We do know that AMD’s ROME CPU, which is the second generation EPYC server processors will be up to 64 cores per socket – so up to 128 threads (thanks to SMT).
If I had to speculate (and this is not something I was told), it is likely going to depend upon the number of processor cores and the balance between power and heat. It was also heavily implied that another reason was motherboard production costs – in particular, the rather popular B550 series. More CPU phases increase cost, and if I had to guess, AMD doesn’t want to run the risk of raising the cost too much for motherboard vendors (as that would increase cost for the end user, thus hurting the reduced cost for motherboards, a current advantage AMD enjoys over Intel).
AMD also know there’s a good chance someone will pair a Zen 2 16 core processor (if they went that high) with a cheap motherboard, and there’s always the risk that it could go bang. So balancing production costs for boards, clock frequencies, heat output and more are currently the deciding factor for the company.
I was also told that the company is trying their best to reduce inter-core latency compared to Zen or Zen+ and that is one of their highest priorities currently – but exact details weren’t given during our conversation. Clearly given that gaming is a very lucrative market, striving for the highest possible clock frequencies, while also maintaining the highest number of cores and bandwidth are critical for the success of the processor.
AMD is also said to be tweaking the Threadripper 2 platform (with PCIe 4 and USB 3.2) plus a few other changes, but the core count right now is likely going to stay at 32 cores, but apparently, it might be increased. AMD appears to be relying on increased IO (such as faster memory bandwidth) of the HEDT platform as one reason to nudge folks to the purchase of ThreadRipper.
My source was also less sure about the GPU side of the equation, but believes they are planning to launch a graphics card during Computex too. He doesn’t work directly with AMD’s graphics division, so isn’t certain about the specs of the upcoming graphics card, but has said that AMD is planning to ensure they have a complete product offering (new CPU, GPU, and motherboards) for that.
From his knowledge, Intel isn’t able to respond correctly. Oh yeah – my source also confirmed Comet Lake-S exists too. and that it would be a ten core processor. He knows a lot less about the 10-core CPU from Intel, only that the company is definitely said to be worried about being able to respond to AMD. AMD is apparently content to play the core count game for now for the Ryzen 3000 series – it makes sense for marketing and pushes the strength of their Infinity Fabric technology and 7nm process.

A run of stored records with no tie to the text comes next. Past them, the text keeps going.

===== config.mk =====
export PLATFORM = sky130hd
export DESIGN_NAME = sqrt_bcd_display
export DESIGN_NICKNAME = d
export VERILOG_FILES = /design/src/rtl/sqrt_disp_pkg.sv /design/src/rtl/bin2bcd_seq.sv /design/src/rtl/sqrt_bcd_display.sv
export SDC_FILE = /design/constraint.sdc
export NUM_CORES = 1
export LEC_CHECK = 0
export CAP_MARGIN = 20
export CORE_MARGIN = 1
export CORE_UTILIZATION = 62
export CTS_BUF_LIST = sky130_fd_sc_hd__clkbuf_2
export CTS_CLUSTER_SIZE = 16
export DETAILED_ROUTE_END_ITERATION = 12
export PLACE_DENSITY = 0.8
export SYNTH_ARGS = -nofsm -noshare
export SYNTH_HDL_FRONTEND = slang
export SYNTH_SLANG_ARGS = --single-unit

===== constraint.sdc =====
create_clock -name clk -period 7.9 [get_ports clk]
set_clock_uncertainty 0.15 [all_clocks]
set_input_delay 1.975 -clock clk [delete_from_list [all_inputs] [get_ports clk]]
set_output_delay 1.975 -clock clk [all_outputs]
set_load 0.05 [all_outputs]
File: config.mk
export PLATFORM = sky130hd
export DESIGN_NAME = img_mem_writer
export DESIGN_NICKNAME = d
export VERILOG_FILES = /design/src/rtl/img_pkg.sv /design/src/rtl/cam_sync.sv /design/src/rtl/img_mem_writer.sv
export SDC_FILE = /design/constraint.sdc
export NUM_CORES = 1
export LEC_CHECK = 0
export ABC_AREA = 1
export ABC_CLOCK_PERIOD_IN_PS = 4000
export CELL_PAD_IN_SITES_DETAIL_PLACEMENT = 0
export CELL_PAD_IN_SITES_GLOBAL_PLACEMENT = 2
export CORE_UTILIZATION = 37
export DETAILED_ROUTE_END_ITERATION = 16
export GPL_ROUTABILITY_DRIVEN = 0
export PLACE_DENSITY_LB_ADDON = 0.1
export SLEW_MARGIN = 15
export SYNTH_ARGS = -nofsm -noshare
export SYNTH_HDL_FRONTEND = slang
export SYNTH_SLANG_ARGS = --single-unit
export TNS_END_PERCENT = 50
File: constraint.sdc
create_clock -name clk -period 4 [get_ports clk]
set_input_delay 0.8 -clock clk [delete_from_list [all_inputs] [get_ports clk]]
set_output_delay 0.8 -clock clk [all_outputs]
set_load 0.03 [all_outputs]
File: src/rtl/img_pkg.sv
// img_pkg: frame-buffer geometry, pixel type and writer states shared by camera writer and display reader
package img_pkg;
  localparam int IMG_W  = 320;
  localparam int IMG_H  = 240;
  localparam int ADDR_W = $clog2(IMG_W * IMG_H);
  localparam int X_W    = $clog2(IMG_W + 1);
  localparam int Y_W    = $clog2(IMG_H + 1);
  typedef logic [15:0] rgb565_t;
  typedef enum logic [1:0] {IDLE, WAIT_VS, ACTIVE} wr_state_e;
endpackage

File: src/rtl/cam_sync.sv
// cam_sync: synchronizes the DVP pins into clk and produces registered edge pulses
//  ports: clk, reset_n (async, active low); pclk/vsync/href/data raw camera pins;
//  pclk_rise, vsync_rise, vsync_fall, href_fall one-clk pulses; href_s/data_s aligned with the pulses
module cam_sync #(
  parameter int STAGES = 2
) (
  input  logic       clk,
  input  logic       reset_n,
  input  logic       pclk,
  input  logic       vsync,
  input  logic       href,
  input  logic [7:0] data,
  output logic       pclk_rise,
  output logic       vsync_rise,
  output logic       vsync_fall,
  output logic       href_fall,
  output logic       href_s,
  output logic [7:0] data_s
);
  logic [10:0] sr [STAGES];
  logic [10:0] last;
  logic [2:0]  prev;
  assign last = sr[STAGES-1];
  // pulses and the href/data sample are registered together so they stay cycle-aligned
  always_ff @(posedge clk or negedge reset_n)
    if (!reset_n) begin
      for (int i = 0; i < STAGES; i++) sr[i] <= '0;
      prev       <= '0;
      pclk_rise  <= 1'b0;
      vsync_rise <= 1'b0;
      vsync_fall <= 1'b0;
      href_fall  <= 1'b0;
      href_s     <= 1'b0;
      data_s     <= '0;
    end else begin
      sr[0] <= {pclk, vsync, href, data};
      for (int i = 1; i < STAGES; i++) sr[i] <= sr[i-1];
      prev       <= last[10:8];
      pclk_rise  <= last[10] & ~prev[2];
      vsync_rise <= last[9] & ~prev[1];
      vsync_fall <= ~last[9] & prev[1];
      href_fall  <= ~last[8] & prev[0];
      href_s     <= last[8];
      data_s     <= last[7:0];
    end
endmodule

My only concern (and something he cannot answer yet as the chips are not even slightly finished for the desktop variants) is how the performance will scale to AM4 with 16 cores and only dual channel memory. It was speculated during our discussion that memory frequency will be of critical importance, and AMD is, of course, making various changes in their architecture for Zen 2 which should help with this some (such as the aforementioned reduced latencies), but whether or not this will be sufficient for heavy multi-tasking isn’t yet clear.
Assuming AMD do manage a 10 percent IPC bump, along with a clock speed of around 4.5GHZ for Zen 2 on the consumer end, it will be a very difficult battle for Intel. In recent testing, we demonstrated how an Intel I9-9900K is only slightly better than a Ryzen 7 2700X in single thread tasks, but in multi-threading, they’re essentially even at the same clock speeds. Intel’s Coffee Lake architecture though does win when left to run at up to 5GHz (its stock frequency), a speed which AMD is yet to be able to achieve.
But with higher frequencies, more cores, better IPC and other tweaks to the architecture – it will be a fascinating thing how Intel responds.